CLAAS’s staff accompanied the bailiffs to two separate locations, having arranged two vehicles for raids at the Brick kiln of Gul Nawaz Cheema where four people were confined and bound to work.
The other bailiff went to the village of Ahmed Nagar where five people were confined at the Dera (place) of Gul Nawaz Cheema (brick kiln owner’s company owner). When the bailiff and CLAAS’s team arrived at the local police station, the officers did not cooperate and made up excuses to try and delay the process, so Gul Nawaz could hide or move his detainees somewhere else.
After lengthy arguments, when the police finally raided the brick kiln, then detainees were not there.
Subsequently, the bailiff brought three recovered individuals to Lahore. They were accommodated in CLAAS’s safe house for a night and the next morning they were produced in court. Later, the habeas corpus petition was disposed of accordingly.
Statement of detainees after they recovered
After their release, one of the bonded families visited CLAAS’s office in Lahore, Pakistan and shared their suffering.

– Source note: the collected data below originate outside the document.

This is an optimization exercise on Yosys and OpenROAD, whose aim is small area, a short achievable clock period and few clock cycles, not a production implementation. The RTL was checked by simulation tests, not by an equivalence proof against the original design.

== old ==
// mnt_fxu
module mnt_fxu (
    input  wire        clk,
    input  wire        rst,       
    input  wire        req,
    input  wire        we,
    input  wire [5:0]  addr,      
    input  wire [31:0] wdata,
    output wire        ready,
    output reg  [31:0] rdata
);
clock: 14.0 ns
lec_check: 0
cap_margin: 20
core_margin: 2
core_utilization: 40
setup_slack_margin: 5
slew_margin: 20
run.sh (not shown) runs the stock make flow with config.mk's settings and CLKGATE_MAP_FILE= SYNTH_SCRIPT=/design/flow/synth_recipe.tcl, a recipe that flattens the netlist after the stock synthesis.
Testbench counts of old, summed over its fixed seeds: cycles 35,932.
This is an optimization exercise on Yosys and OpenROAD, whose aim is small area, not a production implementation. At most, simulation tests tie the RTL to the original design; equivalence was not proved.

Design remimo_core, start of the top module:
module remimo_core (
    input  wire        clk,
    input  wire        rst,         
    output wire        mem_req,
    output wire        mem_we,
    output wire [15:0] mem_addr,
    output wire [15:0] mem_wdata,
    input  wire        mem_ready,
    input  wire [15:0] mem_rdata,
    output wire        halted,
    output wire [1:0]  cause,       
    output wire [15:0] pc,
    output wire [15:0] r0,
    output wire [15:0] r1,
    output wire [15:0] r2,
    output wire [15:0] r3,
    output wire [3:0]  flags        
);
    localparam S_INIT  = 3'd0;
    localparam S_FETCH = 3'd1;
    localparam S_EXEC  = 3'd2;
    localparam S_ACC   = 3'd3;
    localparam S_P2    = 3'd4;
    localparam S_REST  = 3'd5;
    localparam S_HALT  = 3'd6;
    localparam S_LS1   = 3'd7;
    reg [2:0]  state;
    reg [1:0]  cause_q;
    reg [3:0]  cnt;
    reg [15:0] pc_q, t;
    reg [15:0] x0, x1, x2, x3;
    reg [1:0]  lrd, lrs;
    reg        lst;                  
    reg        c;                    
    reg        pcc;                  
    reg        fc, fn, fv, fz;
    wire init  = (state == S_INIT);
    wire fetch = (state == S_FETCH);
    wire exec  = (state == S_EXEC);
    wire acc   = (state == S_ACC);
    wire p2    = (state == S_P2);
    wire rest  = (state == S_REST);
    wire ls1   = (state == S_LS1);
    wire [3:0] op     = t[15:12];
    wire       is_alu = (op[3:2] == 2'b00);
    wire       is_ls  = ls1;
    wire       is_sh  = (op == 4'd6);
    wire       is_mvi = (op == 4'd7);
    wire       is_b   = (op == 4'd8);
    wire       is_bc  = (op == 4'd9);
    wire       immf   = (lrd == lrs);
    wire       first  = (cnt == 4'd0);
    wire       lo     = ~cnt[3];           
    reg [1:0] imm_d;
    always @(*) begin
        case (cnt[1:0])
            2'd0: imm_d = t[1:0];
  ...
Size: ~630 cells after synthesis, ~140 I/O pins, ~0.0059 mm2 of cells after synthesis.
==> flow/config.mk <==
export PLATFORM = sky130hd
export DESIGN_NAME = remimo_core
export DESIGN_NICKNAME = remimo_core
export VERILOG_FILES = /design/flow/design.v
export SDC_FILE = /design/flow/constraint.sdc
export NUM_CORES = 4
export LEC_CHECK = 0
export ABC_AREA = 1
export CAP_MARGIN = 20
export CORE_MARGIN = 2
export CORE_UTILIZATION = 40
export SLEW_MARGIN = 20
==> flow/constraint.sdc <==
create_clock -name core_clock -period 10.0 [get_ports {clk}]
set_input_delay 2.0000 -clock core_clock [delete_from_list [all_inputs] [get_ports {clk}]]
set_output_delay 2.0000 -clock core_clock [all_outputs]
set_load 0.01 [all_outputs]
standard.sh (not shown) runs the stock make flow with config.mk's settings and CLKGATE_MAP_FILE= SYNTH_SCRIPT=/design/flow/synth_recipe.tcl, a recipe that flattens the netlist after the stock synthesis.
==> flow/flow/run.sh <==
#!/bin/bash
# Standard ORFS layout (the standard.sh) with two changes to how it is built:
# every port is buffered by the smallest buffer cell, and the clock tree uses
# small buffers, larger sink clusters and no dummy loads.
set -euo pipefail
export BUFFER_PORTS_ARGS="-buffer_cell sky130_fd_sc_hd__buf_1"
export CTS_ARGS="-sink_clustering_enable -repair_clock_nets -buf_list sky130_fd_sc_hd__clkbuf_4 -dont_use_dummy_load -sink_clustering_size 20 -sink_clustering_max_diameter 60"
bash standard.sh > standard_flow.log 2>&1
Edit:
--- a/flow/design.v
+++ b/flow/design.v
@@ -95,22 +95,21 @@
         endcase
     end
     wire alu_fo = ~immf & t[4];
     wire [2:0] sh_k    = t[3:1];
     wire       sh_b    = t[0];
     wire       sh_r    = t[6] | (t[3:0] == 4'd0);
-    wire       l_copy  = lo & (cnt[2:0] <= ~sh_k);
-    wire [3:0] cnt_inc = cnt + 4'd1;
+    wire [3:0] l_mid   = 4'd8 - {1'b0, sh_k};
+    wire       l_copy  = (cnt < l_mid);
     wire [1:0] sh_src  = sh_r ? (lo ? rs_o : {2{t[5] & c}})
                               : (lo ? 2'b00 : rd_o);
-    wire [1:0] sh_v    = sh_b ? {sh_src[0], c} : sh_src;
+    wire       sh_cin  = (~sh_r & (cnt == l_mid)) ? 1'b0 : c;
+    wire [1:0] sh_v    = sh_b ? {sh_src[0], sh_cin} : sh_src;
     wire [1:0] sh_wb   = (~sh_r & l_copy) ? rs_o : (t[7] ? ~sh_v : sh_v);
-    wire       sh_last = sh_r ? ((sh_b ? cnt : cnt_inc) == {1'b1, sh_k})
-                              : (cnt == {1'b1, ~sh_k});
-    wire       sh_rs   = lo;
-    wire       sh_c    = ~(~sh_r & l_copy) & sh_src[1];
+    wire [3:0] sh_last = sh_r ? (4'd7 + {1'b0, sh_k} + {3'd0, sh_b})
+                              : (4'd15 - {1'b0, sh_k});
     wire [1:0] mvi_d  = (cnt[2] == t[8]) ? imm_d : 2'b00;
     wire [1:0] mvi_wb = t[9] ? ~mvi_d : mvi_d;
     reg taken;
     always @(*) begin
         case (t[11:8])
             4'd0:  taken = fz;
@@ -156,15 +155,15 @@
             if (is_alu) begin
                 rd_en = 1'b1;
                 rs_en = 1'b1;
                 wb    = alu_fo ? rd_o : alu_res;
             end else if (is_sh) begin
                 rd_en = 1'b1;
-                rs_en = sh_rs;
+                rs_en = lo;
                 wb    = sh_wb;
-                last  = sh_last;
+                last  = (cnt == sh_last);
             end else if (is_mvi) begin
                 rd_en = 1'b1;
                 wb    = mvi_wb;
             end else if (is_b) begin
                 pc_in = ~cnt[2] ? imm_d : cnt[1] ? 2'b00 : cnt[0] ? t[11:10] : t[9:8];
             end
@@ -211,13 +210,13 @@
             lrs <= mem_rdata[9:8];
             lst <= mem_rdata[12];
         end
     end
     always @(posedge clk) begin
         if (exec & is_sh)
-            c <= sh_c;
+            c <= sh_src[1];
         else
             c <= s_c2;
         pcc <= p_c2;
     end
     always @(posedge clk) begin
         if (rst) begin
@@ -240,13 +239,13 @@
             state   <= S_INIT;
             cause_q <= 2'd0;
             cnt     <= 4'd0;
         end else begin
             case (state)
                 S_INIT, S_P2, S_REST, S_EXEC, S_LS1: begin
-                    cnt <= cnt_inc;
+                    cnt <= cnt + 4'd1;
                     if (last) begin
                         cnt <= 4'd0;
                         if (rest) begin
                             state   <= S_HALT;
                             cause_q <= 2'd3;
                         end else if (ls1)
Utilization hardly moves.
Die area came out higher by 0.73%.
Wire length came out lower by 1.6%.
Setup slack improved by 230 ps.
Clock-buffer cell count stays the same.
Maximum frequency came out higher by 6.1%.
For the second run of this note, only the layout was checked, not whether the RTL still works.

-- static timing again, ports no longer ideal --
No port has a modelled driver above. Below, the same layouts with a new extraction and two added sets of constraints.
Step 1 sets driving cells, clkbuf_16 on the clock port and buf_2 on the other inputs (assumed; they add their load-dependent delay and slew).
Step 2 times the ports against the registers' clock, not the clock port: input delays grow and output delays shrink by t, the midpoint of the rising clock arrivals with the driver on.
a / b / c = no drivers / after step 1 / after step 2; a / b = the first two.
run | shift t [ns] | setup slack, ns | slew at the worst register clock pin (ns) | worst slew at a driven data input, ns
the first run | 0.553 | 6.059 / 6.023 / 6.184 | 0.12 / 0.12 | 0.03
the second run | 0.552 | 6.285 / 6.248 / 6.431 | 0.11 / 0.11 | 0.04
After both steps setup and hold are still met in every run listed.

They said that they had been in bonded labour for more than 25 years. One of the women, Safia Bibi, she started work at the brick kiln of Gul Nawaz Cheema, along with her husband Anwar Masih, soon after her marriage. She has nine children all born at the brick kiln and when the children grew up they also started work at the brick kiln.
They lived in a house at the brick kiln without the facilities of a bathroom or toilet. But owner Gul Nawaz often made this family for work without wages and whenever they tried to leave to work somewhere else, he severely tortured them. They said that they would sometimes have to go for days without food, and when they demanded money, were forced to work more.

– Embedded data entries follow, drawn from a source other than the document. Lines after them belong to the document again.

This design comes from an exercise in tuning for small area on the open sky130 flow, not from production work. At most, simulation tests tie the RTL to the original design; equivalence was not proved. No activity file was given, so power comes from the tool's default toggle rates.

==> module hb_i2c_eeprom, before the edit <==
module hb_i2c_eeprom (
    input  wire         clk,
    input  wire         rst,
    input  wire         step,        
    input  wire         scl,         
    input  wire         sda,         
    input  wire         prev_scl,
    input  wire         prev_sda,
    input  wire [31:0]  board_id,    
    input  wire [143:0] serial_id,   
    output reg          sda_drv
);
    localparam [6:0] SLAVE_ADDR = 7'h50;
    reg       idle;
    reg [1:0] g;
    reg [3:0] q;
    reg [7:0] sr;
    reg       dir;       
    reg [7:0] ee_cur;
    wire [207:0] img = {8'h4A, 8'h37, 8'h57, 8'h02, board_id, serial_id};
    wire [2:0]   bi  = ~q[2:0];    
    wire         hi  = (ee_cur >= 8'd26);
    wire [7:0]  sb;
    wire [25:0] sa;
    wire [25:0] bb;
    genvar gb, ga;
    generate
        for (gb = 0; gb < 8; gb = gb + 1) begin : g_sb
            assign sb[gb] = (bi == gb);
        end
        for (ga = 0; ga < 26; ga = ga + 1) begin : g_sa
            assign sa[ga] = (ee_cur[4:0] == ga);
            assign bb[ga] = |(sb & img[8*(25-ga) +: 8]);
        end
    endgenerate
    wire ee_bit = hi | |(sa & bb);
    wire rise  = step && (scl != prev_scl) && scl;
    wire fall  = step && (scl != prev_scl) && !scl;
    wire start = step && (scl == prev_scl) && scl && (sda != prev_sda) && !sda;
    wire stop  = step && (scl == prev_scl) && scl && (sda != prev_sda) && sda;
    wire q8 = (q == 4'd8);
    always @(posedge clk) begin
        if (rst) begin
            idle    <= 1'b1;
            g       <= 2'd0;
            q       <= 4'd0;
            sr      <= 8'd0;
            dir     <= 1'b0;
            ee_cur  <= 8'd0;
            sda_drv <= 1'b1;
        end else if (rise) begin
            sr <= {sr[6:0], sda};
        end else if (fall) begin
            if (idle) begin
                sda_drv <= 1'b1;
            end else begin
                q <= q8 ? 4'd0 : q + 4'd1;
                if (q8 && g != 2'd2)
                    g <= g + 2'd1;
                if (g == 2'd0) begin
                    if (!q8) begin
                        sda_drv <= 1'b1;
                    end else if (sr[7:1] == SLAVE_ADDR) begin
                        sda_drv <= 1'b0;
                        dir     <= sr[0];
                    end else begin
                        sda_drv <= 1'b1;
                        idle    <= 1'b1;
                    end
                end else if (!dir) begin
                    if (q8) begin
                        if (g == 2'd1)
                            ee_cur <= sr;
                        sda_drv <= 1'b0;
                    end else begin
                        sda_drv <= 1'b1;
                    end
                end else begin
                    if (q8) begin
                        ee_cur  <= ee_cur + 8'd1;
                        sda_drv <= 1'b1;
                    end else begin
                        sda_drv <= ee_bit;
                    end
                end
            end
        end else if (start) begin
            idle <= 1'b0;
            g    <= 2'd0;
            q    <= 4'd0;
            sr   <= 8'd0;
        end else if (stop) begin
            idle <= 1'b1;
        end
    end
endmodule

In 2013 Safia’s husband died due to sickness and weakness because he was forced to work without food. Not only was he prevented from visiting a doctor, but would not have been able to afford treatment even if allowed. His children were not allowed to attend his funeral and were forced to work on the day.
They were also the only Christian family working on the brick kiln, and therefore were not allowed to attend prayer meetings or celebrate Christmas and other religious festivals.
Nasir Saeed, Director CLAAS-UK , said that it is sad that even in the 21st century, slavery still continues in Pakistan.
He added: “Although it is illegal to take employees into bonded labour, brick kiln owners are rich and influential, and therefore they are hardly questioned and brought to the justice. Even if they are raided they get away with offering bribes and drawing on their local influence.
“I have personally visited and interviewed bonded labourers, and they work for very low wages from dawn to dusk but still remain in debt for generations.
“They live in unhygienic mud houses without any modern facilities. The whole family is never allowed celebrate any family or religious festival.
“Most of the money they earn goes towards pay their existing debt. As kiln owner charges them heavy interest therefore their debts are never paid and they run to the next generation.
“People are sometimes sold from one brick kiln owner to another.”
CLAAS-PK provides free legal aid to people, but sometimes if they cannot find better employment the kiln owner takes them back by force. The government is aware of the situation, but unfortunately has never taken concentrated steps for the welfare of these people, and therefore slavery continues.